(Source records)
===== config.mk =====
export PLATFORM = sky130hd
export DESIGN_NAME = uart_line_editor
export DESIGN_NICKNAME = d
export VERILOG_FILES = /design/src/rtl/uart_line_editor.sv
export SDC_FILE = /design/constraint.sdc
export NUM_CORES = 1
export LEC_CHECK = 0
export CORE_MARGIN = 1.5
export CORE_UTILIZATION = 50
export DETAILED_ROUTE_END_ITERATION = 8
export GPL_TIMING_DRIVEN = 1
export PLACE_DENSITY = 0.66
export SLEW_MARGIN = 20
export SYNTH_ARGS = -nofsm -noshare
export SYNTH_HDL_FRONTEND = slang
export SYNTH_SLANG_ARGS = --single-unit

===== constraint.sdc =====
create_clock -name clk -period 4 [get_ports clk]
set_clock_uncertainty 0.1 [all_clocks]
set_input_delay 0.6 -clock clk [delete_from_list [all_inputs] [get_ports clk]]
set_output_delay 0.6 -clock clk [all_outputs]
set_load 0.02 [all_outputs]
<file path="src/rtl/rom_dtack_sequencer.sv">
// ROM DTACK sequencer for a 68000 bus.
// Generates DTACK for ROM accesses after a configurable number of wait
// states. Also provides a bus-error watchdog that drives BERR when an access
// stays unacknowledged for too long.
// Both bus lines are open-drive style: a level plus a drive enable.
module rom_dtack_sequencer #(
    parameter int TIMEOUT = 128,
    parameter int CNT_W   = 8
) (
    input  logic       clk,
    input  logic       rst_n,
    input  logic       as_n_i,
    input  logic       rom_ce_n_i,
    input  logic [2:0] wait_cfg_i,
    input  logic       ext_dtack_n_i,
    input  logic       vpa_n_i,
    output logic       dtack_o,
    output logic       dtack_oe_o,
    output logic       berr_o,
    output logic       berr_oe_o,
    output logic       busy_o
);

    localparam logic [CNT_W-1:0] WD_LIMIT = CNT_W'(TIMEOUT);
    localparam logic [CNT_W-1:0] WD_ONE   = {{(CNT_W-1){1'b0}}, 1'b1};
    localparam logic [CNT_W-1:0] WD_ZERO  = {CNT_W{1'b0}};

    typedef enum logic [1:0] {
        S_IDLE    = 2'd0,
        S_WAIT    = 2'd1,
        S_ASSERT  = 2'd2,
        S_RELEASE = 2'd3
    } dtack_state_e;

    typedef enum logic [1:0] {
        B_IDLE    = 2'd0,
        B_ASSERT  = 2'd1,
        B_RELEASE = 2'd2
    } berr_state_e;

    dtack_state_e     dstate_q, dstate_d;
    berr_state_e      bstate_q, bstate_d;
    logic [2:0]       wait_cnt_q, wait_cnt_d;
    logic [CNT_W-1:0] wd_q, wd_d;
    logic             ack_s;
    logic             wd_hit_s;
    logic             dtack_q, dtack_d;
    logic             dtack_oe_q, dtack_oe_d;
    logic             berr_q, berr_d;
    logic             berr_oe_q, berr_oe_d;
    logic             busy_q, busy_d;

    assign dtack_o    = dtack_q;
    assign dtack_oe_o = dtack_oe_q;
    assign berr_o     = berr_q;
    assign berr_oe_o  = berr_oe_q;
    assign busy_o     = busy_q;

    // DTACK FSM next state and wait-state counter (config captured only in IDLE)
    always_comb begin
        dstate_d   = dstate_q;
        wait_cnt_d = wait_cnt_q;
        case (dstate_q)
            S_IDLE: begin
                if (!rom_ce_n_i) begin
                    wait_cnt_d = wait_cfg_i;
                    if (wait_cfg_i == 3'd0) begin
                        dstate_d = S_ASSERT;
                    end else begin
                        dstate_d = S_WAIT;
                    end
                end else begin
                    dstate_d = S_IDLE;
                end
            end
            S_WAIT: begin
                if (rom_ce_n_i) begin
                    // Aborted access: CPU dropped the chip enable before DTACK
                    dstate_d   = S_IDLE;
                    wait_cnt_d = 3'd0;
                end else begin
                    wait_cnt_d = wait_cnt_q - 3'd1;
                    // A zero count here is treated like 1 so a corrupted counter cannot stall
                    if (wait_cnt_q <= 3'd1) begin
                        dstate_d = S_ASSERT;
                    end else begin
                        dstate_d = S_WAIT;
                    end
                end
            end
            S_ASSERT: begin
                if (rom_ce_n_i) begin
                    dstate_d = S_RELEASE;
                end else begin
                    dstate_d = S_ASSERT;
                end
            end
            S_RELEASE: begin
                dstate_d = S_IDLE;
            end
            default: begin
                dstate_d   = S_IDLE;
                wait_cnt_d = 3'd0;
            end
        endcase
    end

    // Watchdog: clears when AS is high, counts unacknowledged cycles, saturates at the limit
    always_comb begin
        // Entering ASSERT counts as an acknowledge so DTACK wins a same-edge race
        ack_s = (~ext_dtack_n_i) | (~vpa_n_i) |
                (dstate_q == S_ASSERT) | (dstate_d == S_ASSERT);
        if (as_n_i) begin
            wd_d = WD_ZERO;
        end else if (!ack_s && (wd_q < WD_LIMIT)) begin
            wd_d = wd_q + WD_ONE;
        end else begin
            wd_d = wd_q;
        end
        wd_hit_s = (wd_d == WD_LIMIT) && (wd_q != WD_LIMIT);
    end

    // BERR FSM next state and its registered drive values
    always_comb begin
        bstate_d = bstate_q;
        case (bstate_q)
            B_IDLE: begin
                if (wd_hit_s) begin
                    bstate_d = B_ASSERT;
                end else begin
                    bstate_d = B_IDLE;
                end
            end
            B_ASSERT: begin
                if (as_n_i) begin
                    bstate_d = B_RELEASE;
                end else begin
                    bstate_d = B_ASSERT;
                end
            end
            B_RELEASE: begin
                bstate_d = B_IDLE;
            end
            default: begin
                bstate_d = B_IDLE;
            end
        endcase

        case (bstate_d)
            B_ASSERT: begin
                berr_oe_d = 1'b1;
                berr_d    = 1'b0;
            end
            B_RELEASE: begin
                berr_oe_d = 1'b1;
                berr_d    = 1'b1;
            end
            default: begin
                berr_oe_d = 1'b0;
                berr_d    = 1'b1;
            end
        endcase
    end

    // DTACK drive values: low while held in ASSERT, one high-drive cycle on release
    always_comb begin
        dtack_oe_d = 1'b0;
        dtack_d    = 1'b1;
        busy_d     = (dstate_d != S_IDLE);
        if (dstate_q == S_ASSERT) begin
            if (rom_ce_n_i) begin
                dtack_oe_d = 1'b1;
                dtack_d    = 1'b1;
            end else if (bstate_d == B_IDLE) begin
                dtack_oe_d = 1'b1;
                dtack_d    = 1'b0;
            end else begin
                // A bus error is in progress: never pull DTACK low alongside BERR
                dtack_oe_d = 1'b0;
                dtack_d    = 1'b1;
            end
        end else begin
            dtack_oe_d = 1'b0;
            dtack_d    = 1'b1;
        end
    end

    // State, counters and registered outputs; reset releases both lines at once
    always_ff @(posedge clk or negedge rst_n) begin
        if (!rst_n) begin
            dstate_q   <= S_IDLE;
            bstate_q   <= B_IDLE;
            wait_cnt_q <= 3'd0;
            wd_q       <= WD_ZERO;
            dtack_q    <= 1'b1;
            dtack_oe_q <= 1'b0;
            berr_q     <= 1'b1;
            berr_oe_q  <= 1'b0;
            busy_q     <= 1'b0;
        end else begin
            dstate_q   <= dstate_d;
            bstate_q   <= bstate_d;
            wait_cnt_q <= wait_cnt_d;
            wd_q       <= wd_d;
            dtack_q    <= dtack_d;
            dtack_oe_q <= dtack_oe_d;
            berr_q     <= berr_d;
            berr_oe_q  <= berr_oe_d;
            busy_q     <= busy_d;
        end
    end

endmodule
</file>
<file path="config.mk">
export PLATFORM = sky130hd
export DESIGN_NAME = rom_dtack_sequencer
export DESIGN_NICKNAME = d
export VERILOG_FILES = /design/src/rtl/rom_dtack_sequencer.sv
export SDC_FILE = /design/constraint.sdc
export NUM_CORES = 1
export LEC_CHECK = 0
export BUFFER_PORTS_ARGS = -buffer_cell sky130_fd_sc_hd__buf_2
export CORE_MARGIN = 2
export CORE_UTILIZATION = 60
export DETAILED_ROUTE_END_ITERATION = 6
export GPL_TIMING_DRIVEN = 0
export MAX_ROUTING_LAYER = met4
export PLACE_DENSITY = 0.89
export SLEW_MARGIN = 20
export SYNTH_ARGS = -nofsm -noshare
export SYNTH_HDL_FRONTEND = slang
export SYNTH_SLANG_ARGS = --single-unit
export TNS_END_PERCENT = 10
</file>
<file path="constraint.sdc">
create_clock -name clk -period 3.68 [get_ports clk]
set_input_delay 0.552 -clock clk [delete_from_list [all_inputs] [get_ports clk]]
set_output_delay 0.552 -clock clk [all_outputs]
set_load 0.005 [all_outputs]
</file>
==> summary.md <==
| Metric | Value |
|---|---|
| Achievable frequency | 384 MHz |
| Crit Path Max Fanout | 4 |
| Crit path DAT | 2.84 ns |
| Max clock buf depth | 2 |
| Tcrit/Tclk final | 70.9% |
| Ys Warns | 0 |
| Status | finished clean |
| Final Util | 73.1% |
| Via count | 909 |
| Seq/Total Area, Yosys | 43.0% |
| Max Slew Vio Count | 0 |
| Crit path buf inv count | 1 |
| Max-Cap Viols | 0 |
| Synthesized Nets | roughly 140 |
| Worst path max stage delay | ~0.44 ns |
| Post-CTS setup buffers | 0 |
| Crit path cell chain | inv_1, ha_1, or4b_1, o311a_1, a21oi_1, nor4_2, a31oi_1, ha_1, or3b_2 |
| #FFs+latches synth | 20 |
| Largest net degree at the start of global routing | 21 |
| GRT Residual Overflow | 0 |
| Hold-fix buffers, CTS | 0 |
| Worst Setup Start Kind | register |
| First-pass GRT wire length | 3770 um |
| Post_cts resized | 0 |
| Worst slew margin relative to its limit | 69.7% |
| RSZ-0062 raised after global routing | no |
| H-tree depth | 1 |
| Cells after Synth | 123 |
| Detailed Route WL | 2310 um |
| CTS buffer count | 3 |
| Most common flop cell mapped by yosys | dfrtp_1 |
| Antenna Nets Post-Route | 0 |
| Routability cong. | 0.872 |
| Remaining DRCs | 0 |
| Initial core utilization | between 60% and 70% |
| Initial antenna violation count | 0 |
| Avg Cell Area, Syn | 9.51 um2 |
| VDD IR-drop max | 0.000275 V |
| Critical Setup Path Class | reg -> reg |
| Post-synth EDFFs | 0 |
| Die W | approximately 48 um |
| Core Region | 0.00178 mm2 |
| Fin. Hold Viols | 0 |
| Fraction of layout cells with a size suffix above 1 | 19.3% |
| CTS tree | yes |
| Skew final | 0.00253 ns |
| Top Ports | 14 |
| Min cycle time layout | 2.61 ns |
| Wire per inst | 14.0 um |
| PortBufs | 13 |
| Async set-reset flop share out of synthesis | 100% |
| DP HPWL | approximately 1800 um |
| Nets | 156 |
| Distinct cells, synth | about 40 |
| Root Buffer | clkbuf_4 |
| CTS Sinks | 20 |
| Crit. End Element | register |
| P_leak | 0.000610 uW |
| Final setup fails | 0 |
| Req. time, crit path | 3.91 ns |
| Cell row count | 15 |
| Area of the mapped netlist | 0.00117 mm2 |
| DR vias/cell | 5.51 |
| Die Y | 48.2 um |
| Setup TNS | 0 ns |
| Clock insertion delay at the later pin of the skew report | 0.30 ns |
| CP delay by family, top | simple AND/OR/NAND/NOR gates |
| Layout overhead on the synthesized area | 11.3% |
| Ant. Diodes | 0 |
| CP max stage cell | or3b_2 |
| Vias in the first global route | 869 |
| Crit path top cell by count | ha_1 |
| Slew @ Worst Pin | 0.454 ns |
| DR iter-0 viols | 24 |
| Fin Hold WS | around 0.18 ns |
| Die Area | 0.00232 mm2 |
| Hold Path Class | in -> async |
| 1st-pass router iterations | 4 |
| CTS clock-pin slew for the worst setup and hold paths | 0.12 ns |
| PwrDens | 476 mW/mm2 |
| GRT Overall Usage | 24.3% |
==> worst paths after layout <==
kind                                           startpoint                   endpoint  slack, ns  cells after the start
worst max register to register          wd_q[0]$_DFF_PN0_          dtack_o$_DFF_PN1_       1.07                      9
worst min-delay path                                rst_n  wait_cnt_q[2]$_DFFE_PN0P_       0.18                      1
worst max-delay path                    wd_q[0]$_DFF_PN0_          dtack_o$_DFF_PN1_       1.07                      9
worst min register to register  wait_cnt_q[0]$_DFFE_PN0P_  wait_cnt_q[0]$_DFFE_PN0P_       0.54                      1
min in group clk                wait_cnt_q[0]$_DFFE_PN0P_  wait_cnt_q[0]$_DFFE_PN0P_       0.54                      1
max in group asynchronous                           rst_n          dtack_o$_DFF_PN1_       3.16                      1
==> area by class of cell <==
type | instances | area, um2
buffer | 4 | 25.0
clock buffer | 4 | 36.3
fill | 138 | 480
inverter | 10 | 37.5
multi-input combinational | 89 | 604
sequential | 20 | 503
tap | 25 | 31.3
timing repair buffer | 13 | 65.1
==> where the power goes <==
part,internal [uW],switching (uW)
clock network,60.3,68.7
logic,89.4,117
registers,257,26.5
==> flip-flops by register name, summed over array words and instances (netlist names) <==
name and flops:
dstate_q 2, berr_oe_o 1, bstate_q 2, busy_o 1
dtack_oe_o 1, dtack_o 1, berr_o 1, wd_q 8
wait_cnt_q 3
==> placed cells by master, fill, tap and decap left out, types with 2 or more instances in the layout <==
master,count
dfstp_2,2
inv_1,10
buf_2,15
nand2b_1,4
dfrtp_1,18
ha_1,6
clkbuf_4,3
nor2_1,17
o21bai_1,2
nand2_1,7
a21oi_1,5
xnor2_1,5
nor4_1,3
mux2i_1,3
nor3_1,4
o31ai_1,3
o21ai_0,7
==> cells by family after synthesis <==
kind of cell	after synthesis	synth area share [%]
adders and majority gates	6	6.42
xor gates and xnor gates	6	4.49
DFF	20	43.0
buffers and inverters	14	5.35
AOI/OAI and AO/OA	25	14.0
and+or+nand+nor	49	24.2
muxes	3	2.57
==> Yosys cell counts, drive strengths merged, types with 2 or more instances <==
cell type  number  area (um2)
nor4b           2        32.5
o21ai           7        35.0
inv            10        37.5
nand2b          4        25.0
nor4            4        31.3
a21oi           5        25.0
o31ai           3        22.5
buf             3        21.3
mux2i           3        30.0
nand2           7        26.3
o21bai          2        15.0
dfstp           2        52.6
nor3            4        20.0
nand3           2        15.0
dfrtp          18         450
nor2           17        63.8
xnor2           5        43.8
ha              6        75.1
==> per-stage QoR <==
step                      std cells  power, uW  area [um2]  worst slack (ns)
final                           165        619        1300              1.07
after global routing            165        668        1300             0.967
after CTS                       165        624        1300              1.07
after detailed placement        161        496        1270             0.939
after global placement          161        480        1270              1.01
after floorplan                 123        436        1170              1.30
==> per-layer routing <==
metal | vias to the layer above | global-route usage [%] | wire length, um
met4 | 0 | 6.49 | 15
met5 | - | - | 0
met3 | 2 | 3.33 | 64
li1 | 464 | - | -
met1 | 428 | 30.1 | 1030
met2 | 15 | 41.3 | 1200
Note: power is estimated with default switching activity, not from simulation.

* [What you have to do]
Print exactly the lines above from the one with "export PLACE_DENSITY = 0.89" to the one with "frequency | 384 MHz |", including both.

* [Written answer]
export PLACE_DENSITY = 0.89
export SLEW_MARGIN = 20
export SYNTH_ARGS = -nofsm -noshare
export SYNTH_HDL_FRONTEND = slang
export SYNTH_SLANG_ARGS = --single-unit
export TNS_END_PERCENT = 10
</file>
<file path="constraint.sdc">
create_clock -name clk -period 3.68 [get_ports clk]
set_input_delay 0.552 -clock clk [delete_from_list [all_inputs] [get_ports clk]]
set_output_delay 0.552 -clock clk [all_outputs]
set_load 0.005 [all_outputs]
</file>
==> summary.md <==
| Metric | Value |
|---|---|
| Achievable frequency | 384 MHz |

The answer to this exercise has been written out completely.